This is primarily based on some combination of opinion, experience and the specific requirements at hand.

The following approach is possible, inspired by some container library work by Jacob Navia. I've never used it myself:

struct container_node {
   struct container_node *link_here, *link_there, *link_elsewhere;
   /*...*/
   char data[0]; /* C90 style of "flexible array member" */
};

struct container_node *container_node_alloc(size_t data_size);

The allocation function allocates the node large enough so that data[0] through data[data_size-1] bytes of storage are available. Through another set of API functions, user data of arbitrary type be copied in and out.
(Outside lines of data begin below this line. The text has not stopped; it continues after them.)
==> src/rtl/mem_arbiter.sv <==
// Multi-channel single-port memory arbiter: picks one requester, issues its
// access for one cycle and, for reads, returns data RD_LAT cycles later.
module mem_arbiter
   import mem_arbiter_pkg::*;
#(
   parameter int unsigned NUM_REQ   = 3,
   parameter int unsigned ADDR_W    = DEF_ADDR_W,
   parameter int unsigned DATA_W    = DEF_DATA_W,
   parameter int unsigned RD_LAT    = 1,
   parameter int unsigned PRIO_MODE = PRIO_RR
) (
   input  logic          clk,
   input  logic          nrst,
   mem_arbiter_if.slave  bus
);

   localparam int unsigned IDX_W = (NUM_REQ > 1) ? $clog2(NUM_REQ) : 1;

   state_e               state_q, state_d;
   logic [IDX_W-1:0]     win_q, win_d;
   logic [NUM_REQ-1:0]   win_oh_q, win_oh_d;
   logic [IDX_W-1:0]     ptr_q, ptr_d;
   logic [CNT_W-1:0]     cnt_q, cnt_d;
   logic [DATA_W-1:0]    rdata_q, rdata_d;

   logic [NUM_REQ-1:0]   pick_gnt;
   logic [IDX_W-1:0]     pick_idx;
   logic                 pick_any;
   logic                 fixed_mode;
   logic                 win_we;
   logic [ADDR_W-1:0]    win_addr;
   logic [DATA_W-1:0]    win_wdata;
   logic                 rsp_cycle;

   assign fixed_mode = (PRIO_MODE == PRIO_FIXED);

   rr_picker #(
      .NUM_REQ (NUM_REQ),
      .IDX_W   (IDX_W)
   ) u_picker (
      .req_i   (bus.req_valid),
      .ptr_i   (ptr_q),
      .fixed_i (fixed_mode),
      .gnt_o   (pick_gnt),
      .idx_o   (pick_idx),
      .any_o   (pick_any)
   );

   // Winner's fields are only looked at while the access is being issued
   always_comb begin
      win_we    = bus.req_we[win_q];
      win_addr  = bus.req_addr[win_q];
      win_wdata = bus.req_wdata[win_q];
      rsp_cycle = (state_q == ST_WAIT) && (cnt_q == CNT_W'(1));
   end

   always_ff @(posedge clk or negedge nrst) begin
      if (!nrst) begin
         state_q  <= ST_IDLE;
         win_q    <= '0;
         win_oh_q <= '0;
         ptr_q    <= '0;
         cnt_q    <= '0;
         rdata_q  <= '0;
      end else begin
         state_q  <= state_d;
         win_q    <= win_d;
         win_oh_q <= win_oh_d;
         ptr_q    <= ptr_d;
         cnt_q    <= cnt_d;
         rdata_q  <= rdata_d;
      end
   end

   always_comb begin
      state_d  = state_q;
      win_d    = win_q;
      win_oh_d = win_oh_q;
      ptr_d    = ptr_q;
      cnt_d    = cnt_q;
      rdata_d  = rdata_q;
      case (state_q)
         ST_IDLE: begin
            if (pick_any) begin
               win_d    = pick_idx;
               win_oh_d = pick_gnt;
               ptr_d    = (pick_idx == IDX_W'(NUM_REQ - 1)) ? '0 : pick_idx + IDX_W'(1);
               state_d  = ST_ISSUE;
            end
         end
         ST_ISSUE: begin
            if (win_we) begin
               state_d = ST_IDLE;
            end else begin
               state_d = ST_WAIT;
               cnt_d   = CNT_W'(RD_LAT);
            end
         end
         ST_WAIT: begin
            if (rsp_cycle) begin
               state_d = ST_IDLE;
               cnt_d   = '0;
               rdata_d = bus.mem_rdata;
            end else begin
               cnt_d = cnt_q - CNT_W'(1);
            end
         end
         default: state_d = ST_IDLE;
      endcase
   end

   // Outputs decoded from registered state; read data passes through in the
   // response cycle and is held from rdata_q afterwards
   always_comb begin
      bus.req_ready = '0;
      bus.rsp_valid = '0;
      bus.rsp_rdata = rdata_q;
      bus.mem_we    = 1'b0;
      bus.mem_re    = 1'b0;
      bus.mem_addr  = '0;
      bus.mem_wdata = '0;
      bus.busy      = (state_q != ST_IDLE);
      if (state_q == ST_ISSUE) begin
         bus.req_ready = win_oh_q;
         bus.mem_we    = win_we;
         bus.mem_re    = ~win_we;
         bus.mem_addr  = win_addr;
         bus.mem_wdata = win_wdata;
      end
      if (rsp_cycle) begin
         bus.rsp_valid = win_oh_q;
         bus.rsp_rdata = bus.mem_rdata;
      end
   end

endmodule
The following approach is sometimes called "intrusive container". The container defines only a "base class" consisting of the link structure. The user must embed this structure into their own structure:

struct container_node {
   struct container_node *next, *prev;
};

void container_insert(struct container *container, struct container_node *n);

struct container_node *container_first(struct container *container);

The user does this:

struct my_widget {
   struct container_node container_links;
   int widget_height;
   /* ... */
};

/* .... */

/* We don't insert my_widget, but rather its links base. */
container_insert(&widg_container, &widget->container_links);

Some macros are used to convert between a pointer to the widget and a pointer to the container links. See the container_of macro used widely in the Linux kernel:

struct my_widget *wptr = container_of(container_first(&widg_container),
                                      struct my_widget, container_links);

See this question.

Then there approaches of storing a union in each node, which provides an integer, floating-point-value or a pointer. In that case, the data is separately allocated (though not necessarily: if the caller controls the allocation of the nodes, it's still possible to put the node structure and the user data in a buffer that came from a single malloc call).

Finally, there are also approaches which wrap these techniques with preprocessor templating, an example of which are the BSD QUEUE macros.